== Task directions ==
In the records below, find each line that holds "worst" and return it.

== Given data ==
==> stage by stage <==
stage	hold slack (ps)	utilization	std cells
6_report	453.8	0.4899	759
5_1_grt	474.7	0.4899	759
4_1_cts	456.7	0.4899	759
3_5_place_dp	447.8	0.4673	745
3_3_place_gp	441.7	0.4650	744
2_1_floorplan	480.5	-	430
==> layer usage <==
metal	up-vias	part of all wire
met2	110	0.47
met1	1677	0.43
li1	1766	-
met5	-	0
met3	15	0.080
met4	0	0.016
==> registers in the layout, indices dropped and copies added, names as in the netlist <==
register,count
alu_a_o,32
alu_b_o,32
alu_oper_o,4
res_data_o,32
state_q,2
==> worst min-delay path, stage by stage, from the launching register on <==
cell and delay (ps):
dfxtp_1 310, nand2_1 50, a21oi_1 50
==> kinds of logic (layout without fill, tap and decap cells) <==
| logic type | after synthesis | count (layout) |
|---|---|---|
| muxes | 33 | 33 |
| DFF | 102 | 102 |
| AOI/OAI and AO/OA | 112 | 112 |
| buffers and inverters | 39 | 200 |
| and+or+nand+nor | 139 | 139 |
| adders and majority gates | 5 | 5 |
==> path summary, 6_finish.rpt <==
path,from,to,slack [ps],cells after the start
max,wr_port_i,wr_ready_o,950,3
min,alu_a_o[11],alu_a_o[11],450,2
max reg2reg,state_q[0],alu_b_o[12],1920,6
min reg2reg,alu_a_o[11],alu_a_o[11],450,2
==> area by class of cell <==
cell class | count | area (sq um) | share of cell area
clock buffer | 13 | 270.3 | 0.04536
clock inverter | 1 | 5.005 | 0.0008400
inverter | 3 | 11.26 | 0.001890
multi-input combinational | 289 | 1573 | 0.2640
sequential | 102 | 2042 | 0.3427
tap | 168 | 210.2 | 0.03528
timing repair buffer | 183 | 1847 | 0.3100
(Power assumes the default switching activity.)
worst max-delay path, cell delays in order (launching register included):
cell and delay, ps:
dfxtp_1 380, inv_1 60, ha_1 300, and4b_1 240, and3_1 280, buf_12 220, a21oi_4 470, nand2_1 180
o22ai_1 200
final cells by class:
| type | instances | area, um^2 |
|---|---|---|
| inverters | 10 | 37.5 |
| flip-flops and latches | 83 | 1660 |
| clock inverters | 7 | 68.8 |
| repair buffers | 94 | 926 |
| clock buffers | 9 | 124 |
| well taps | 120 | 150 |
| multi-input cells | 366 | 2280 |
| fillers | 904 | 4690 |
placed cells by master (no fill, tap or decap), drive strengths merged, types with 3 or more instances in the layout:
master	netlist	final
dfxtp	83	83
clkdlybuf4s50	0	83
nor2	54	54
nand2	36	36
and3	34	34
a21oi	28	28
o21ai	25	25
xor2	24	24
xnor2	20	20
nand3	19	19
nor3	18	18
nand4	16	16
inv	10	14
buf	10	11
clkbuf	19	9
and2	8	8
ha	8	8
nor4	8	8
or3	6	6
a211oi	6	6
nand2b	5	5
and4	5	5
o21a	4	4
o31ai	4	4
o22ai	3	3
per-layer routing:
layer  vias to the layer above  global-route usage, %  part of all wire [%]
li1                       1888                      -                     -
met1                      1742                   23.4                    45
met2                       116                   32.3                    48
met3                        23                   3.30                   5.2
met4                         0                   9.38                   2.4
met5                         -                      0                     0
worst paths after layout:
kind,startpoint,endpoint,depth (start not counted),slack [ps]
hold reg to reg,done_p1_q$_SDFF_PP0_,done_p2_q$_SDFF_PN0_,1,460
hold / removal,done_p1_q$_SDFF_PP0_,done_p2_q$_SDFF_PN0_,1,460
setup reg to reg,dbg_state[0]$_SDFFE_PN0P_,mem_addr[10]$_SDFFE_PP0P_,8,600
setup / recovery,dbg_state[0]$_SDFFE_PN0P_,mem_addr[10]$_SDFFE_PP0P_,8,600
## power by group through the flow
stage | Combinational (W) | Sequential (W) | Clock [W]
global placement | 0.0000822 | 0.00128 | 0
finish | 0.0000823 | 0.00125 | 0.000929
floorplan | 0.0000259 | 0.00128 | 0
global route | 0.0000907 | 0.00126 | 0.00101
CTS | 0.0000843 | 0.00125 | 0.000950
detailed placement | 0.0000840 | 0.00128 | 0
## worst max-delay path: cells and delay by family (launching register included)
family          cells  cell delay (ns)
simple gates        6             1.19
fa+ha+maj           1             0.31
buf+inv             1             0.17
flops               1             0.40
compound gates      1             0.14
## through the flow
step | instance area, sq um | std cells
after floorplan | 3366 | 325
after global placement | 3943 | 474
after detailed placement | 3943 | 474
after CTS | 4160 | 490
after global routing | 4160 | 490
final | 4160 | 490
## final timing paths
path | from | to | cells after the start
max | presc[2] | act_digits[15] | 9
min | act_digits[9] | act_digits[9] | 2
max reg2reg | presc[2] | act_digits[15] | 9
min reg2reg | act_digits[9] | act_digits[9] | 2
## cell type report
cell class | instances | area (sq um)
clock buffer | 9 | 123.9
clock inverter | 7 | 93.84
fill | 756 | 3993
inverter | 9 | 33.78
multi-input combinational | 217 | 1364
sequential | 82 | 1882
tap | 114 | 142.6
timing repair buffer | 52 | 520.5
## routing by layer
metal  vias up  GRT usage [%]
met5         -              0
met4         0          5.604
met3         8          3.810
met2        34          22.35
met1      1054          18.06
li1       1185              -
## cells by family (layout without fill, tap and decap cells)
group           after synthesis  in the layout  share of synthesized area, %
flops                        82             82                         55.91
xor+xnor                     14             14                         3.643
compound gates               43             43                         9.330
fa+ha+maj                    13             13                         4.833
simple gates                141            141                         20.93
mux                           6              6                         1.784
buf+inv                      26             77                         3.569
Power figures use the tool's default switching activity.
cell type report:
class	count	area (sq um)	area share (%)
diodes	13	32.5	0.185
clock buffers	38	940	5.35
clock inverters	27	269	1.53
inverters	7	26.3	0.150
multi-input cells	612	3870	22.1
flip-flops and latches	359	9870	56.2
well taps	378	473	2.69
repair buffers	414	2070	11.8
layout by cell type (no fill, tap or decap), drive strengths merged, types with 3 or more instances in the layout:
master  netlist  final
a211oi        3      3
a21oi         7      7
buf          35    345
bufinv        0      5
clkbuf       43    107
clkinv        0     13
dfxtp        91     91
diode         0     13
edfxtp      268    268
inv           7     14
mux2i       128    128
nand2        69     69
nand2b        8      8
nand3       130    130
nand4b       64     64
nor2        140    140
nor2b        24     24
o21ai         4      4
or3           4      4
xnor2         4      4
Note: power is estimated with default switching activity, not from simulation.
### src/rtl/simmem_arbiter.sv
// Two-way round-robin arbiter in front of one SimMem port, with local error completion.
// Optional statistics counters: define SIMMEM_ARBITER_STATS_EN.
module simmem_arbiter #(
    parameter logic [31:0] BASE   = 32'h1000,
    parameter logic [31:0] SIZE   = (1 << 24) - 32'h1000,
    parameter int unsigned RD_LAT = 1
`ifdef SIMMEM_ARBITER_STATS_EN
    ,
    parameter int unsigned CNT_W  = 16
`endif
) (
    input  logic            clk,
    input  logic            reset,
    simmem_arbiter_if.slave bus,
    output logic            busy
`ifdef SIMMEM_ARBITER_STATS_EN
    ,
    output logic [CNT_W-1:0] grant0_cnt,
    output logic [CNT_W-1:0] grant1_cnt,
    output logic [CNT_W-1:0] err_cnt,
    output logic [CNT_W-1:0] conflict_cnt
`endif
);

    typedef enum logic [1:0] {IDLE, ISSUE, WAIT, DONE} state_t;

    // Window bounds in 33 bits so BASE+SIZE cannot wrap.
    localparam logic [32:0] WIN_LO    = {1'b0, BASE};
    localparam logic [32:0] WIN_HI    = {1'b0, BASE} + {1'b0, SIZE};
    localparam logic [2:0]  WAIT_INIT = 3'(RD_LAT - 1);

    state_t      state, state_nx;
    logic        last_grant, last_grant_nx;
    logic        gnt, gnt_nx;
    logic        l_we, l_we_nx;
    logic [2:0]  wait_cnt, wait_cnt_nx;

    logic        any_stb, both_stb, sel, grant, rd_done;
    logic        pick_we, pick_ok;
    logic [31:0] pick_addr, pick_wdata;

    logic        mem_we_nx, busy_nx;
    logic [31:0] mem_addr_nx, mem_wdata_nx;
    logic        ack0_nx, ack1_nx, err0_nx, err1_nx;
    logic [31:0] rdata0_nx, rdata1_nx;

    assign any_stb    = bus.req0_stb | bus.req1_stb;
    assign both_stb   = bus.req0_stb & bus.req1_stb;
    assign sel        = both_stb ? ~last_grant : bus.req1_stb;
    assign pick_we    = sel ? bus.req1_we    : bus.req0_we;
    assign pick_addr  = sel ? bus.req1_addr  : bus.req0_addr;
    assign pick_wdata = sel ? bus.req1_wdata : bus.req0_wdata;
    assign pick_ok    = ({1'b0, pick_addr} >= WIN_LO) && ({1'b0, pick_addr} < WIN_HI);
    assign grant      = (state == IDLE) && any_stb;
    assign rd_done    = (state == ISSUE && !l_we && RD_LAT == 0) ||
                        (state == WAIT && wait_cnt == 3'd0);

    always_ff @(posedge clk or posedge reset) begin
        if (reset) state <= IDLE;
        else       state <= state_nx;
    end

    always_comb begin
        state_nx = state;
        case (state)
            IDLE:    if (any_stb) state_nx = pick_ok ? ISSUE : DONE;
            ISSUE:   state_nx = (l_we || RD_LAT == 0) ? DONE : WAIT;
            WAIT:    if (wait_cnt == 3'd0) state_nx = DONE;
            DONE:    state_nx = IDLE;
            default: state_nx = IDLE;
        endcase
    end

    // Next values of the registered outputs and grant latches, derived from state_nx.
    always_comb begin
        gnt_nx        = grant ? sel : gnt;
        l_we_nx       = grant ? pick_we : l_we;
        last_grant_nx = grant ? sel : last_grant;
        wait_cnt_nx   = '0;
        if (state_nx == WAIT)
            wait_cnt_nx = (state == WAIT) ? wait_cnt - 3'd1 : WAIT_INIT;

        mem_we_nx    = (state_nx == ISSUE) && pick_we;
        mem_addr_nx  = (state_nx == ISSUE) ? pick_addr  : bus.mem_addr;
        mem_wdata_nx = (state_nx == ISSUE) ? pick_wdata : bus.mem_wdata;

        ack0_nx   = (state_nx == DONE) && !gnt_nx;
        ack1_nx   = (state_nx == DONE) &&  gnt_nx;
        err0_nx   = grant && !pick_ok && !sel;
        err1_nx   = grant && !pick_ok &&  sel;
        rdata0_nx = (rd_done && !gnt) ? bus.mem_rdata : '0;
        rdata1_nx = (rd_done &&  gnt) ? bus.mem_rdata : '0;
        busy_nx   = (state_nx != IDLE);
    end

    always_ff @(posedge clk or posedge reset) begin
        if (reset) begin
            last_grant     <= 1'b1;
            gnt            <= 1'b0;
            l_we           <= 1'b0;
            wait_cnt       <= '0;
            bus.mem_we     <= 1'b0;
            bus.mem_addr   <= '0;
            bus.mem_wdata  <= '0;
            bus.req0_ack   <= 1'b0;
            bus.req1_ack   <= 1'b0;
            bus.req0_err   <= 1'b0;
            bus.req1_err   <= 1'b0;
            bus.req0_rdata <= '0;
            bus.req1_rdata <= '0;
            busy           <= 1'b0;
        end else begin
            last_grant     <= last_grant_nx;
            gnt            <= gnt_nx;
            l_we           <= l_we_nx;
            wait_cnt       <= wait_cnt_nx;
            bus.mem_we     <= mem_we_nx;
            bus.mem_addr   <= mem_addr_nx;
            bus.mem_wdata  <= mem_wdata_nx;
            bus.req0_ack   <= ack0_nx;
            bus.req1_ack   <= ack1_nx;
            bus.req0_err   <= err0_nx;
            bus.req1_err   <= err1_nx;
            bus.req0_rdata <= rdata0_nx;
            bus.req1_rdata <= rdata1_nx;
            busy           <= busy_nx;
        end
    end

`ifdef SIMMEM_ARBITER_STATS_EN
    always_ff @(posedge clk or posedge reset) begin
        if (reset) begin
            grant0_cnt   <= '0;
            grant1_cnt   <= '0;
            err_cnt      <= '0;
            conflict_cnt <= '0;
        end else if (grant) begin
            if (!sel && grant0_cnt != '1) grant0_cnt <= grant0_cnt + 1'b1;
            if ( sel && grant1_cnt != '1) grant1_cnt <= grant1_cnt + 1'b1;
            if (!pick_ok && err_cnt != '1) err_cnt <= err_cnt + 1'b1;
            if (both_stb && conflict_cnt != '1) conflict_cnt <= conflict_cnt + 1'b1;
        end
    end
`endif

endmodule
<file path="config.mk">
export PLATFORM = sky130hd
export DESIGN_NAME = bayer_mosaic_stream
export DESIGN_NICKNAME = d
export VERILOG_FILES = /design/src/rtl/bayer_pkg.sv /design/src/rtl/bayer_position_counter.sv /design/src/rtl/bayer_mosaic_stream.sv
export SDC_FILE = /design/constraint.sdc
export NUM_CORES = 1
export LEC_CHECK = 0
export BUFFER_PORTS_ARGS = -buffer_cell sky130_fd_sc_hd__buf_2
export CORE_ASPECT_RATIO = 0.7
export CORE_MARGIN = 5
export CORE_UTILIZATION = 45
export CTS_CLUSTER_SIZE = 8
export DETAILED_ROUTE_END_ITERATION = 8
export PLACE_DENSITY = 0.8
export SKIP_CTS_REPAIR_TIMING = 1
export SLEW_MARGIN = 25
export SYNTH_ARGS = -nofsm -noshare
export SYNTH_HDL_FRONTEND = slang
export SYNTH_SLANG_ARGS = --single-unit
</file>
<file path="constraint.sdc">
create_clock -name clk_pixel -period 2.65 [get_ports clk_pixel]
set_input_delay 0.1325 -clock clk_pixel [delete_from_list [all_inputs] [get_ports clk_pixel]]
set_output_delay 0.1325 -clock clk_pixel [all_outputs]
set_load 0.05 [all_outputs]
</file>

== Answer to this problem ==
==> worst min-delay path, stage by stage, from the launching register on <==
worst max-delay path, cell delays in order (launching register included):
worst paths after layout:
## worst max-delay path: cells and delay by family (launching register included)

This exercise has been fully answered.